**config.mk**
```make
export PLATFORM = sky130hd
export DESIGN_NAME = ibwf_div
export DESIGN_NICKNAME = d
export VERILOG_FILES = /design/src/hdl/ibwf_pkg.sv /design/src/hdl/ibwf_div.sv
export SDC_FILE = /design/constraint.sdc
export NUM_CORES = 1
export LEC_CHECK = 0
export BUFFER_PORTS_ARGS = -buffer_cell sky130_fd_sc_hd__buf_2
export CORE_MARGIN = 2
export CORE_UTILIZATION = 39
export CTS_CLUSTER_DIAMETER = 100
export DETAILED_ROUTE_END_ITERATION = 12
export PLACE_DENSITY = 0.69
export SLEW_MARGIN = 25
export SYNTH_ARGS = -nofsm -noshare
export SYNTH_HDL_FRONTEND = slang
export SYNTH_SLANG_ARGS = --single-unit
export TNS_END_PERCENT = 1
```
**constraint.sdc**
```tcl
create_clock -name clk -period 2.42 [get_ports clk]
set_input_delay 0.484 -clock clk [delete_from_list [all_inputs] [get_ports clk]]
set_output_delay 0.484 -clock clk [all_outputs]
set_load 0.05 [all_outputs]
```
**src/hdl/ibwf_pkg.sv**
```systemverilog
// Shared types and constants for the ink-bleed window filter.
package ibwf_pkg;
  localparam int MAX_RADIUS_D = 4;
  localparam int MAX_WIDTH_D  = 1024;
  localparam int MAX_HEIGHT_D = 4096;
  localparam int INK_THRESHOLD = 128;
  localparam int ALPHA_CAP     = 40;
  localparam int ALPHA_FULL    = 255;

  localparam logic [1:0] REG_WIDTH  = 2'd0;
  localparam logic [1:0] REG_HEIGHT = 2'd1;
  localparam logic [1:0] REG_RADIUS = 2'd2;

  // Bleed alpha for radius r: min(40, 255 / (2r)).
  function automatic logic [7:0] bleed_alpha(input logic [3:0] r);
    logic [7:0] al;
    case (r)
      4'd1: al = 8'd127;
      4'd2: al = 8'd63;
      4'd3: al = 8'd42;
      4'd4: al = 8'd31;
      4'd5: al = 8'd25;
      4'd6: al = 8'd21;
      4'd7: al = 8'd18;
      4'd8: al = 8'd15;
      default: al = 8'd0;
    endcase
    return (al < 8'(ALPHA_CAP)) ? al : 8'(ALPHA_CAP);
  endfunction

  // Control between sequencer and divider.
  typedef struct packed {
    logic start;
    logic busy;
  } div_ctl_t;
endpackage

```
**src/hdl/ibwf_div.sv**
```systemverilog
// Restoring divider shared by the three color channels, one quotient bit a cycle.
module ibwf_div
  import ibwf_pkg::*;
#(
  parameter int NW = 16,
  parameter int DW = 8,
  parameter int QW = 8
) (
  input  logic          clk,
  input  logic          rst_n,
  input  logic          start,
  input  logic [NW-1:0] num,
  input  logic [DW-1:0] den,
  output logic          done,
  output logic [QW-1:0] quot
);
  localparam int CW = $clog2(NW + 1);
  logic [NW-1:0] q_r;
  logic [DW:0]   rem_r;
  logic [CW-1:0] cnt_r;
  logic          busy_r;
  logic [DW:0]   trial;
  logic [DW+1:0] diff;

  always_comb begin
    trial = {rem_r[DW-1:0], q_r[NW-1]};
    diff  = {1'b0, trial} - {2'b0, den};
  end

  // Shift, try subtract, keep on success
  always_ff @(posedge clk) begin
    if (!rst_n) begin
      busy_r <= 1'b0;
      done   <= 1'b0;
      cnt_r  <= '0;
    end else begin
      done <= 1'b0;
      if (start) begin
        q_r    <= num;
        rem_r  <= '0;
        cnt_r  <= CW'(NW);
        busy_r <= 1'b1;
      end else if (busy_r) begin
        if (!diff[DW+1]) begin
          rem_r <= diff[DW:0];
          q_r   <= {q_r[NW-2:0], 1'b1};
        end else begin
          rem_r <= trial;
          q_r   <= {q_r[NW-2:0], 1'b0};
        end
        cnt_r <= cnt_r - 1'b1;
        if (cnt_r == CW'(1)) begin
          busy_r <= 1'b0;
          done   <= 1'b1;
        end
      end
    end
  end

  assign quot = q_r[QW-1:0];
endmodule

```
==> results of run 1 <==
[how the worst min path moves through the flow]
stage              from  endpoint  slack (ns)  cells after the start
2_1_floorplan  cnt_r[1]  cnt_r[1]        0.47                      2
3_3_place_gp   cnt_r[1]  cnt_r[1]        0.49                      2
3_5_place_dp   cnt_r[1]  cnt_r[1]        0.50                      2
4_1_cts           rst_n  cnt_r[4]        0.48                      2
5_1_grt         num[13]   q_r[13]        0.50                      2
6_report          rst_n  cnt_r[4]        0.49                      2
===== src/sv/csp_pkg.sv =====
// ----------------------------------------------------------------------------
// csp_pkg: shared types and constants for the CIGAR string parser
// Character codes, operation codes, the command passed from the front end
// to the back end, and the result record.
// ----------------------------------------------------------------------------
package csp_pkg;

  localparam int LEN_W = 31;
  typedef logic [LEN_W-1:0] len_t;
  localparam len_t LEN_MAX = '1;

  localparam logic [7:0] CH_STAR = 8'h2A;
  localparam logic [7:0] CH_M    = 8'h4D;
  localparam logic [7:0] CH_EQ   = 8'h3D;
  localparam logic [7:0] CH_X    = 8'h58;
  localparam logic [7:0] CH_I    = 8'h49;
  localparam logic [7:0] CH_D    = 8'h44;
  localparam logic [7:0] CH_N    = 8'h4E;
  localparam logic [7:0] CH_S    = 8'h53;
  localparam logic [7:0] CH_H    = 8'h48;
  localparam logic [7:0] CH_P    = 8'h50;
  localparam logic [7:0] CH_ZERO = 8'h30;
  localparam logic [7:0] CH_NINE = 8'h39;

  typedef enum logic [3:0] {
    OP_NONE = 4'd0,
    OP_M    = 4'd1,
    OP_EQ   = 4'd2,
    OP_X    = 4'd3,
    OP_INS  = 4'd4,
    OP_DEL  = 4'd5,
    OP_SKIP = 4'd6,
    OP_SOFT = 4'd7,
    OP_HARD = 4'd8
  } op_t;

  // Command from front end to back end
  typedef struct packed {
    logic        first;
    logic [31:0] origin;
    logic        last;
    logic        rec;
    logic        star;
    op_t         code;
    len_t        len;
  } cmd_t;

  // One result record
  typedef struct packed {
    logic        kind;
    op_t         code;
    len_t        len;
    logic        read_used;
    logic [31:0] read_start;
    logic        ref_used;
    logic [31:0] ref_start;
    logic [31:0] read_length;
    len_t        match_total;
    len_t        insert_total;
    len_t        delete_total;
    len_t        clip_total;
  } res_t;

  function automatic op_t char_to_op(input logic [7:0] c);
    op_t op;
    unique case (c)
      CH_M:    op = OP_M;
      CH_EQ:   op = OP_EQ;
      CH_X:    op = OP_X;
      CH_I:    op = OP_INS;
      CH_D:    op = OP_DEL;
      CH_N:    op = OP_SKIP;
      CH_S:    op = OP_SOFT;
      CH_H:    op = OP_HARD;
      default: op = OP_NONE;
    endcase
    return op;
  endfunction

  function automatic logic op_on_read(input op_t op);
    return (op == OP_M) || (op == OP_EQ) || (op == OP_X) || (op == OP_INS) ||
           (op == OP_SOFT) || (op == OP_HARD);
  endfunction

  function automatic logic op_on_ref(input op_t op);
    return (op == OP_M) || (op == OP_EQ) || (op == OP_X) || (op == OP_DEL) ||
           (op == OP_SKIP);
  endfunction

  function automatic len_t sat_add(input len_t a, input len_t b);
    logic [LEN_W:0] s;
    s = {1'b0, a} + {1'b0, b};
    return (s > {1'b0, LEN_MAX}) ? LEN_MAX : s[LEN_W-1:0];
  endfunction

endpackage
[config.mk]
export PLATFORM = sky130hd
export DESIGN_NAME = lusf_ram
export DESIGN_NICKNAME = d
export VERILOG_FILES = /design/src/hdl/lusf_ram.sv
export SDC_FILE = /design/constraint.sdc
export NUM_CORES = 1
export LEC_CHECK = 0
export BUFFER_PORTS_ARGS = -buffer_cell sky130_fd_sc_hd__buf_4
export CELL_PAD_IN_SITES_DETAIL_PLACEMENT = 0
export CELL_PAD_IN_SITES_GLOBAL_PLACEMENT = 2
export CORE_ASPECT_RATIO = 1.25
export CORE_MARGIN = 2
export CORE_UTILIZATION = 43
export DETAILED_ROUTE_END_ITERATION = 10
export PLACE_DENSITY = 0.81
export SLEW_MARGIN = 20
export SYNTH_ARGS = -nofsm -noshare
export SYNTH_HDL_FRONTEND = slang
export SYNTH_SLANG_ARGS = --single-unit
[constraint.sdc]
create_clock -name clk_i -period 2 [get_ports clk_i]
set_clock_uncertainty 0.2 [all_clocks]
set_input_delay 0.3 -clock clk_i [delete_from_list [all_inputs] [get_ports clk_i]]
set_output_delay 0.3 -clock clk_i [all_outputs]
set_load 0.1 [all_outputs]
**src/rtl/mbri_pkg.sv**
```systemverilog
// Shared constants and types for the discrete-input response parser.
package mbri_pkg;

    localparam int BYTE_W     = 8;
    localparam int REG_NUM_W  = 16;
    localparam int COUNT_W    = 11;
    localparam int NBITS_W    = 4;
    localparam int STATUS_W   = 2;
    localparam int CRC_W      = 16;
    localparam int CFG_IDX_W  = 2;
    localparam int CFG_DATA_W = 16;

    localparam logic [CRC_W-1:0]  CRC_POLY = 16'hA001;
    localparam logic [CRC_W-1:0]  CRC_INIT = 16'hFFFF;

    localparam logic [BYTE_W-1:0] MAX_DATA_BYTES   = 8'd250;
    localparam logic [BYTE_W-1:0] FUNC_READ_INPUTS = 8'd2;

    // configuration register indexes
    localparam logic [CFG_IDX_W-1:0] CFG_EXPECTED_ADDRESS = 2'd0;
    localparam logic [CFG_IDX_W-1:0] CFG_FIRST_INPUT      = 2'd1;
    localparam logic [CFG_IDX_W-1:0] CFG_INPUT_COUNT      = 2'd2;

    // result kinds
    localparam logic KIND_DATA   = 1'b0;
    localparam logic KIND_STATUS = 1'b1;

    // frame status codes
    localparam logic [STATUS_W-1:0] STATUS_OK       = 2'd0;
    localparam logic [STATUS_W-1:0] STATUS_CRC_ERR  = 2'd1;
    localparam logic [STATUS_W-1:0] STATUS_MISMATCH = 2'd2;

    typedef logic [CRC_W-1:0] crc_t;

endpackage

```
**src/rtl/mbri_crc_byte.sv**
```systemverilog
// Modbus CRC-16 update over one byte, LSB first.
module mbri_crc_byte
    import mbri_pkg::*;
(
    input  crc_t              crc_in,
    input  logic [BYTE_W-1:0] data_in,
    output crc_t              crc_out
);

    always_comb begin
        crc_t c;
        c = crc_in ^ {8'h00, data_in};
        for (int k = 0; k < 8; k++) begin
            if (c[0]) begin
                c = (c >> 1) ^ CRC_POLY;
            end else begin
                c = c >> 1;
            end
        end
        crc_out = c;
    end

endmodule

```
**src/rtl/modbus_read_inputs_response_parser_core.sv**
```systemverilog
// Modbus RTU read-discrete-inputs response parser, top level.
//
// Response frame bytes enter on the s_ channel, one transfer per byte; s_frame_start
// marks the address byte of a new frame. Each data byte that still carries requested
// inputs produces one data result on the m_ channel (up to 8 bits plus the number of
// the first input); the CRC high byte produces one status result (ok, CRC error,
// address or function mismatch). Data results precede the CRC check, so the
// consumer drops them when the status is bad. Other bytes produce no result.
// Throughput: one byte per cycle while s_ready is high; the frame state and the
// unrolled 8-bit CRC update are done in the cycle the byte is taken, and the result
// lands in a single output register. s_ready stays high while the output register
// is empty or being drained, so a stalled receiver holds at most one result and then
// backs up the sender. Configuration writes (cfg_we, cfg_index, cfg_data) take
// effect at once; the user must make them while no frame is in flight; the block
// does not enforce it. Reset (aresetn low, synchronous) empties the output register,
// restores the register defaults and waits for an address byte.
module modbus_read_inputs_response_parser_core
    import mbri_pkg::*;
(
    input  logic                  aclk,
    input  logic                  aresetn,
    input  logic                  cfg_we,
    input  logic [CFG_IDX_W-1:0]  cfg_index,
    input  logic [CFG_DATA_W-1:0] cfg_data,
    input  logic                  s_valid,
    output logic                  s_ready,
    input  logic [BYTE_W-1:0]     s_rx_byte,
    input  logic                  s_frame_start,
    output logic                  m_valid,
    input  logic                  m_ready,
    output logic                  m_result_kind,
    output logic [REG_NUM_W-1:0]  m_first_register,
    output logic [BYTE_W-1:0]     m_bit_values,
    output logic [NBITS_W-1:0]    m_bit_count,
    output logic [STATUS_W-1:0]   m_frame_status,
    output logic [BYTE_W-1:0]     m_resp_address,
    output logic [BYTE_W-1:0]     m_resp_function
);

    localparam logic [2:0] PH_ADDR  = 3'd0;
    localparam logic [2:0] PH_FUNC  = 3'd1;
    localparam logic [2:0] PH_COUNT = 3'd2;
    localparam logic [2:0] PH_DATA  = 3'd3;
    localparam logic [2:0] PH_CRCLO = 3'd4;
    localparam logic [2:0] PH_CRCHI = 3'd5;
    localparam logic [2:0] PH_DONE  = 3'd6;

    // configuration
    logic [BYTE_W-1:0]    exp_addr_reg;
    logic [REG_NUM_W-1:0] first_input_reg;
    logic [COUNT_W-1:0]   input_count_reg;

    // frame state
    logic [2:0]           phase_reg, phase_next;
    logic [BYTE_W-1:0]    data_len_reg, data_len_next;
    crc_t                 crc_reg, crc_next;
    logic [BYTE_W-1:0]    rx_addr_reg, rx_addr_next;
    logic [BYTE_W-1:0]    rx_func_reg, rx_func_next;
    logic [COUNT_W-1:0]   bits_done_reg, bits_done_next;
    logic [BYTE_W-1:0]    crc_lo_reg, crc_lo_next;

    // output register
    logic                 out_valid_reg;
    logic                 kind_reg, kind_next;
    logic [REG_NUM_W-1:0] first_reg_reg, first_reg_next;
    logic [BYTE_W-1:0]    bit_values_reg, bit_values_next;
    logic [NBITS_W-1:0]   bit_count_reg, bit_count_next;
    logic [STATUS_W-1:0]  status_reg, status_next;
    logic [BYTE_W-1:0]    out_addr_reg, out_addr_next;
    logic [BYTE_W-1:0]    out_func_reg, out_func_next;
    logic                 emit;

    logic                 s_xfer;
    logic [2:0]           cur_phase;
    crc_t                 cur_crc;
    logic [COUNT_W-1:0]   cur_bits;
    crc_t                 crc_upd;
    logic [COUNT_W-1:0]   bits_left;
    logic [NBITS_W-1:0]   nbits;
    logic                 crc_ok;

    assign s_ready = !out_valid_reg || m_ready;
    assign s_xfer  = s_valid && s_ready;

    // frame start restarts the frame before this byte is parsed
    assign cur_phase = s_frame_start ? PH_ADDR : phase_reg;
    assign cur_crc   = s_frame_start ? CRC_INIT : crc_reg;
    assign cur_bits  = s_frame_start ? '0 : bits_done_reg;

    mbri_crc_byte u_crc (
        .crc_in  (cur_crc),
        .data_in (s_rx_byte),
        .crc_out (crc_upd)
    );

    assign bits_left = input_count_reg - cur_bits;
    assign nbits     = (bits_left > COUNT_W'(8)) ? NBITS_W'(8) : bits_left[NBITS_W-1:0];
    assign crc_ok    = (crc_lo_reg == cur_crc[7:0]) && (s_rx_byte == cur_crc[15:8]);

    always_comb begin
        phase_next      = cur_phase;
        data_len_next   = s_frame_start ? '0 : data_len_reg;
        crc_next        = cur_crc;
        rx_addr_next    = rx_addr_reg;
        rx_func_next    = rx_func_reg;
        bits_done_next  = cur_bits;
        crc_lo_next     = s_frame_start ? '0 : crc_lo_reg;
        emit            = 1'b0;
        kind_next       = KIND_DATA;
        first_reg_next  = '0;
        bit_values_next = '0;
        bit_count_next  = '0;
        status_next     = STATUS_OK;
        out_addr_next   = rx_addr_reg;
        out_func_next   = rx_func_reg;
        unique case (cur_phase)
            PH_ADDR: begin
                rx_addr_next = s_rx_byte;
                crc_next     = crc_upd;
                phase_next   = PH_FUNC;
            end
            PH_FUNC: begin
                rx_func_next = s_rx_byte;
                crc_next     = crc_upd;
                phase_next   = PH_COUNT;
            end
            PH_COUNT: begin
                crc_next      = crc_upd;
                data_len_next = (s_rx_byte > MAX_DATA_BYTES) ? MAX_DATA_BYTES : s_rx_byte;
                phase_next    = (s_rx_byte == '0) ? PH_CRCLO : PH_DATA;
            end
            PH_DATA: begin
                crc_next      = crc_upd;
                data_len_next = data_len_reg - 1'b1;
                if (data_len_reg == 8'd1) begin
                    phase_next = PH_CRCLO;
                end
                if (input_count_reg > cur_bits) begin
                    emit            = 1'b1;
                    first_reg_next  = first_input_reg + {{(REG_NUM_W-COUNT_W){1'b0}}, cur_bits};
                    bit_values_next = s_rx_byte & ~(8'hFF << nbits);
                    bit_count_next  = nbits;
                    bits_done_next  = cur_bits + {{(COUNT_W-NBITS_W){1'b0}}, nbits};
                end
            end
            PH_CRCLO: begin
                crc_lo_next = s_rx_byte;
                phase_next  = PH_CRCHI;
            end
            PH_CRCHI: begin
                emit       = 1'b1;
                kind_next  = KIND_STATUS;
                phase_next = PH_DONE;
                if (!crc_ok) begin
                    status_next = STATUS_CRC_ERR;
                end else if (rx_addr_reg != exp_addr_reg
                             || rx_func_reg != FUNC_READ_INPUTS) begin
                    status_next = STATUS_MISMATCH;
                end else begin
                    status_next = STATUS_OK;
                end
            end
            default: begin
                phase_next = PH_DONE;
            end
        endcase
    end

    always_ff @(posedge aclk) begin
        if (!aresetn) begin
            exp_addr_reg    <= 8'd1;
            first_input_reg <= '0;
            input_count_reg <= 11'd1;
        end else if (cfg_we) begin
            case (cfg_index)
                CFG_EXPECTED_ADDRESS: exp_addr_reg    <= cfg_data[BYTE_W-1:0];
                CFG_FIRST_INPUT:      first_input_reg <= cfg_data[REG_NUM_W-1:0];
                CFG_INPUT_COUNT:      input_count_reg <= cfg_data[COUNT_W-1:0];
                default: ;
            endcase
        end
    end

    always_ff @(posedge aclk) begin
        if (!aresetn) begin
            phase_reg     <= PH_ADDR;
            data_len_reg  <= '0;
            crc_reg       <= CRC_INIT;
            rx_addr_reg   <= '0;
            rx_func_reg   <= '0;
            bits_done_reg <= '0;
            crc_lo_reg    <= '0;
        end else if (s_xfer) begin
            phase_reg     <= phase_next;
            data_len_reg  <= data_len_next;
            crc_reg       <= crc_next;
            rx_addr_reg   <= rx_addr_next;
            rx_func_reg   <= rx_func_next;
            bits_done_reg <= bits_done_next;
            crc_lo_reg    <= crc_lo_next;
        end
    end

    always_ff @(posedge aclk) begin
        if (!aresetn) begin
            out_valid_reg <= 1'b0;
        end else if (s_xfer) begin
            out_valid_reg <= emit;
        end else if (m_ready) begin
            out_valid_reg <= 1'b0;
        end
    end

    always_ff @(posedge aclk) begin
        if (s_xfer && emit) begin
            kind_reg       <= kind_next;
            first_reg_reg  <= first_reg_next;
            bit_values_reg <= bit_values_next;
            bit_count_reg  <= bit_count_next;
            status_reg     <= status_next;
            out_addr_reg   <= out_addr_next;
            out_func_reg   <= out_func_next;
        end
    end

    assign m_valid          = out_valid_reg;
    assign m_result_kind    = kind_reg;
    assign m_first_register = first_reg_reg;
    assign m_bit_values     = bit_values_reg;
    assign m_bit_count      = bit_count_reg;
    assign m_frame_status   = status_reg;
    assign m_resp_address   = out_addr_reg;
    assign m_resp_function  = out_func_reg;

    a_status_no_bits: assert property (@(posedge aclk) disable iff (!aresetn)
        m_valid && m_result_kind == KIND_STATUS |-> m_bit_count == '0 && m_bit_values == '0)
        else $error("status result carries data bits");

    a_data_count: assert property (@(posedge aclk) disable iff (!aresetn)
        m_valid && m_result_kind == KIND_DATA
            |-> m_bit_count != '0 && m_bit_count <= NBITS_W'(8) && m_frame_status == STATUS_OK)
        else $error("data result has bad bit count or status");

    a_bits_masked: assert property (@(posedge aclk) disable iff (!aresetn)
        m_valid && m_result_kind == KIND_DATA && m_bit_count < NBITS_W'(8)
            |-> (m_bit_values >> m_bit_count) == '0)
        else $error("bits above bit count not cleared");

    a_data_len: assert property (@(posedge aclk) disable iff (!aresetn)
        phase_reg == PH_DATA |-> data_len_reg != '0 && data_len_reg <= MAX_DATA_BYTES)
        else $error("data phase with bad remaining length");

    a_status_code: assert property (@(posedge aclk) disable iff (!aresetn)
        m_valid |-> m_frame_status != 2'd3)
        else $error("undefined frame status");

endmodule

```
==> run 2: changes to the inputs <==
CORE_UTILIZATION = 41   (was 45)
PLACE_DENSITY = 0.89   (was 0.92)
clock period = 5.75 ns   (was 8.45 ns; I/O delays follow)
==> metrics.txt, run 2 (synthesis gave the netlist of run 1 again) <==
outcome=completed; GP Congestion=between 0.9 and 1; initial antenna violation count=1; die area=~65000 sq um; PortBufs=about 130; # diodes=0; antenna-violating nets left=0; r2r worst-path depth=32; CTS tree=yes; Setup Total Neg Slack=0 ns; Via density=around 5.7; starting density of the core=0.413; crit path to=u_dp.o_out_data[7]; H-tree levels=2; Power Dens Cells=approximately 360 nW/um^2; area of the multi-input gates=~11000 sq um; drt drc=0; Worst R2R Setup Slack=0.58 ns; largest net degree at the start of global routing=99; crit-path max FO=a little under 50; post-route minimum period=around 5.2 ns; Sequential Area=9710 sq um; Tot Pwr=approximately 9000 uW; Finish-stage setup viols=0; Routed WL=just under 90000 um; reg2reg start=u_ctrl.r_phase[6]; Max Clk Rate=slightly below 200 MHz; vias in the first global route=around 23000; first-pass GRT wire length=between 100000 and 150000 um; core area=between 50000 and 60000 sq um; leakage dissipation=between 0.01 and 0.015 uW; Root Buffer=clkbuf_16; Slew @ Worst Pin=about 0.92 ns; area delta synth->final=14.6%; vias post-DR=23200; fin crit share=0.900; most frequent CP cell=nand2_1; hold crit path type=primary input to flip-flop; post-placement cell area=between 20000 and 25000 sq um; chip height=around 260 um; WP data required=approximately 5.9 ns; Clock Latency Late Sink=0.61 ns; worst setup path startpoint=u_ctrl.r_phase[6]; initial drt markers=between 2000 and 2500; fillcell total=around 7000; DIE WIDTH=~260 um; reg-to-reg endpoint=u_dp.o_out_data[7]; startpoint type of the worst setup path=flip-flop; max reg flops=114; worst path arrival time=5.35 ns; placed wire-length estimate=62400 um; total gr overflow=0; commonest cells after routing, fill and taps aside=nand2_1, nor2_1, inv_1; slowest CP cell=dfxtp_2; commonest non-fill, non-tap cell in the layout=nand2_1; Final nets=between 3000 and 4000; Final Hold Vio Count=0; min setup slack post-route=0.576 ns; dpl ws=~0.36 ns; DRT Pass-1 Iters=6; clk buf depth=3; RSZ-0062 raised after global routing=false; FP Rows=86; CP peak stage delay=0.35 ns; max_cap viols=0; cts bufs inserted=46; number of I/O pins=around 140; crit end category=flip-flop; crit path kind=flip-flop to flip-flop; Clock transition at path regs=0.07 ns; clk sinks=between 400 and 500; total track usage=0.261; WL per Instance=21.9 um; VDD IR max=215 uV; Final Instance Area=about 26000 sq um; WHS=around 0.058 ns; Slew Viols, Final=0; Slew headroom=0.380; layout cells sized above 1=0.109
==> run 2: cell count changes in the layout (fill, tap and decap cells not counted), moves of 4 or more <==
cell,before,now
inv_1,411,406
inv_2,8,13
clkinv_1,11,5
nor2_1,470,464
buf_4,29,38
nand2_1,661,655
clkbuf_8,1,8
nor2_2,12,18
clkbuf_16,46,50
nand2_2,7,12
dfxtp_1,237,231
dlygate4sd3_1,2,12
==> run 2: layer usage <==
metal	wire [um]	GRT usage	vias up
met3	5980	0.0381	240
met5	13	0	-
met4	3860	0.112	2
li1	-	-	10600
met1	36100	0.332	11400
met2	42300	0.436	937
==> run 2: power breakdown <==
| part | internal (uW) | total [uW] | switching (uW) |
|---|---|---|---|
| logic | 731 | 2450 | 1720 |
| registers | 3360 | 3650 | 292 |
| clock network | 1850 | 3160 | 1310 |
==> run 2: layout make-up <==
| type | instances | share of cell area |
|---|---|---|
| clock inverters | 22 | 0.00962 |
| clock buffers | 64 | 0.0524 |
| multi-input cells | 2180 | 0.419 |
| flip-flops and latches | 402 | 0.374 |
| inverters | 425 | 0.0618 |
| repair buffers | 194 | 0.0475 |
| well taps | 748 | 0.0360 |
---+---
What you have to do → Gather all lines of the records that include the word "buffers".

Response →
| clock buffers | 64 | 0.0524 |
| repair buffers | 194 | 0.0475 |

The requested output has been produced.